Since the mass of any of the planets is significantly less than the mass of the Sun, the error that resulted from Kepler’s approach is not terribly large. These error sources result in a value for the average Sun-Earth distance that is incorrect by approximately 9.5%. Since this value is used in each computation of an average Sun-planet distance, those distances are also incorrect by approximately 9.5%. (Note that using Cassini’s value for the Paris-Cayenne distance will result in larger Sun-planet errors of approximately 12%.)

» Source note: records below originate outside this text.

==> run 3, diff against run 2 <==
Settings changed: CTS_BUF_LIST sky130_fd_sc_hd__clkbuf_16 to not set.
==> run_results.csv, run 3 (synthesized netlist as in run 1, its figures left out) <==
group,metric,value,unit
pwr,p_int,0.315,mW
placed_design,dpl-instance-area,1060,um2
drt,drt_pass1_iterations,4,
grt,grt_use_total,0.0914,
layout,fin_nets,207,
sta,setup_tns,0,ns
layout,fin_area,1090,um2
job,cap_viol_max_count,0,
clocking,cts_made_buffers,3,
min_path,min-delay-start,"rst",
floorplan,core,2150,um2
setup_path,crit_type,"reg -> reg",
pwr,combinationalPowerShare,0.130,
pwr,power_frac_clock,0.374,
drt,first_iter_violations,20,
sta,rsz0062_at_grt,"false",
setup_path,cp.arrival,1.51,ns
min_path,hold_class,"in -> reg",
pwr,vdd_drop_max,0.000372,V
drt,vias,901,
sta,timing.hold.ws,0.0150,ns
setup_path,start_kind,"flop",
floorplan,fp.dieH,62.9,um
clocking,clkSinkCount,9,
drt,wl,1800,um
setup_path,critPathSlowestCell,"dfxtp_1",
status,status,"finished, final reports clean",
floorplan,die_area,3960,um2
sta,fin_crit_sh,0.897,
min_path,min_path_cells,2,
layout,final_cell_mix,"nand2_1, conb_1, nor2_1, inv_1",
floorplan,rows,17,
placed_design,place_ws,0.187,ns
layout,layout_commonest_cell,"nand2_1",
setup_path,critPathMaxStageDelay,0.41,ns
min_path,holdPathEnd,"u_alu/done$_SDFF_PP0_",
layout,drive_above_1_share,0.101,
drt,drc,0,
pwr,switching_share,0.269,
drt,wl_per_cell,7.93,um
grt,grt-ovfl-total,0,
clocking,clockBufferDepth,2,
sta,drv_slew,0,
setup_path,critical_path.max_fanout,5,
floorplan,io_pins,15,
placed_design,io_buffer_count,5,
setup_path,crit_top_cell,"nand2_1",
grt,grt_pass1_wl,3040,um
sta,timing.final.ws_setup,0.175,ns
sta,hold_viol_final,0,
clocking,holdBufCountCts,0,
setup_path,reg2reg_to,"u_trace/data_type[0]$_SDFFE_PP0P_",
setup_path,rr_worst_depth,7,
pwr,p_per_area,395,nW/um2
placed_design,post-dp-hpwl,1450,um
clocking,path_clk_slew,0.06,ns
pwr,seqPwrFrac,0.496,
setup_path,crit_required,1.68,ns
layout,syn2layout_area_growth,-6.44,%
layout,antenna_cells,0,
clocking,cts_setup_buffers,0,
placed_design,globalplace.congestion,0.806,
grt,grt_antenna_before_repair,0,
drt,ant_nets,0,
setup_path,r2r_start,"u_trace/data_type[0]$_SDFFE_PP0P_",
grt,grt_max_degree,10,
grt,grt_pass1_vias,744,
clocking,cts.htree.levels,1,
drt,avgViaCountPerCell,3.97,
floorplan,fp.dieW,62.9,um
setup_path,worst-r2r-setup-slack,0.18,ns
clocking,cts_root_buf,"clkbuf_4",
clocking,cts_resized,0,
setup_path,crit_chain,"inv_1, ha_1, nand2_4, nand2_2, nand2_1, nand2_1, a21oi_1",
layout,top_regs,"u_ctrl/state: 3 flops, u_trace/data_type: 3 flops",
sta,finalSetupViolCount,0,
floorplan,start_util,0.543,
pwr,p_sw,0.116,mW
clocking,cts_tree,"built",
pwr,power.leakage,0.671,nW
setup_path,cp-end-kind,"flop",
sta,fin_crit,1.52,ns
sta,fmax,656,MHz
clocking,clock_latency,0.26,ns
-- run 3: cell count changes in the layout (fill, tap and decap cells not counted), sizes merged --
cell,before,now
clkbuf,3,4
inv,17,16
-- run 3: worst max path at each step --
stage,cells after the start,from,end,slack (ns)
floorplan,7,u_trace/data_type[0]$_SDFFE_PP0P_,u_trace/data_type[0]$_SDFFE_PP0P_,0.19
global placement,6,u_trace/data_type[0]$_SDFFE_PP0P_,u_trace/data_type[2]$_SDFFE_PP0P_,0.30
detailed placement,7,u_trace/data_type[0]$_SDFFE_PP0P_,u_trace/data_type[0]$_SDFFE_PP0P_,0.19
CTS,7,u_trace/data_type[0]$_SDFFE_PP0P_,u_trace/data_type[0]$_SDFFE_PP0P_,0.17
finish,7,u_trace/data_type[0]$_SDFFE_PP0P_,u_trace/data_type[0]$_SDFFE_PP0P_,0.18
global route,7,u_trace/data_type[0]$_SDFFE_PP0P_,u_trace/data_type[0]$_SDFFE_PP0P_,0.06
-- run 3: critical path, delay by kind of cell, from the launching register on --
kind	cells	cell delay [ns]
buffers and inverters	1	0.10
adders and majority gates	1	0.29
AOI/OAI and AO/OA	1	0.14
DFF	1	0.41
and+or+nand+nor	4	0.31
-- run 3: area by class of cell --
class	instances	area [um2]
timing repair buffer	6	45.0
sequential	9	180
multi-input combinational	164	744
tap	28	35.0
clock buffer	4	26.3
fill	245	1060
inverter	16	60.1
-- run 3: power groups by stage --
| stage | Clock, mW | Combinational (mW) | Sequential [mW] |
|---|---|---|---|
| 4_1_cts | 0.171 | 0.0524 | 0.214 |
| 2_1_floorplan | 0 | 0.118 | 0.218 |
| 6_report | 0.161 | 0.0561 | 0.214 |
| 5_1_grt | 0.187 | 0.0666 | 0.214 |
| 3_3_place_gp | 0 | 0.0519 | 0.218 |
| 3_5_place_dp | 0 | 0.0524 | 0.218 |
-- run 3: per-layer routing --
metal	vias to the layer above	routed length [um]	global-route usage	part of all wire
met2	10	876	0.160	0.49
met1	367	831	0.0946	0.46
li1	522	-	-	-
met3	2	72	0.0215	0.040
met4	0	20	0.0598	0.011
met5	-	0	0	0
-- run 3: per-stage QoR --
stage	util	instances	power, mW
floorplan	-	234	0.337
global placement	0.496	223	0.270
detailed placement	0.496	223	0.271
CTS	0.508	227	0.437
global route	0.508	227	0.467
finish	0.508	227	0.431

[Note: We can’t use Newton’s more accurate method here in our computations of the Sun-planets distances because it requires also knowing the masses of the planets. That is, we would have two unknowns in our equation, thus we won’t be able to solve for the Sun-planet distance. Prior to spacecraft missions to the planets, only the masses of the planets with moons were known, but only to a rough approximation. The masses became better known only recently after spacecraft had been sent to orbit the planets so that the masses could be indirectly computed from spacecraft tracking data and the equation for gravity. The mass of the Earth is an exception since the Earth’s mass can be easily computed as shown in one of my previous science posts.]
Source of the modern values for distances between the sun and planets:
The modern values of the Sun-planet distances are obtained in a complex way. The method uses tracking data of spacecraft orbiting a planet as well as astrometric data. The measurement types used are:
• Spacecraft measurements
• Astrometric measurements
Spacecraft measurements consist of Deep Space Network (DSN) radio range and Doppler measurements taken from the DSN ground stations on the Earth. Astrometric measurements consist of values of right ascension and declination which determine the direction to the planet based on its location relative to the background stars.
Once the orbits of the planets about the Sun are determined, the average Sun-planet distances are computed from the orbits.
• The orbit of Mercury is mainly determined from the radio range data for the MESSENGER spacecraft.
• The orbit of Venus is mainly determined from the radio range data for the Venus Express spacecraft.
• The orbit of Mars is mainly determined from the radio range data of the Mars Express (MEX), the Mars Global Surveyor (MGS), the Mars Odyssey (ODY), and the Mars Reconnaissance Orbiter (MRO) spacecraft.
• The orbit of Jupiter is mainly determined from the radio range data for the Juno spacecraft.
• The orbit of Saturn is mainly determined from the radio range data for the Cassini spacecraft.
• The orbits of Uranus and Neptune are mainly determined by astrometry and from the radio range measurements to the Voyager I and Voyager II spacecraft during their “flyby” of Uranus and Neptune.
(See the documentation at: https://ssd.jpl.nasa.gov/planets/eph_export.html)
The modern values are from the NASA Fact Sheets, located at:
https://nssdc.gsfc.nasa.gov/planetary/factsheet/
The notes on the NASA Fact Sheets state the following:
“Note that the values listed on the fact sheets are not “official” values, there is no single set of agreed upon values. They are based on ongoing research and as such are under study and subject to change at any time.
Every effort has been made to present the most up-to-date information, but care should be exercised when using these values.”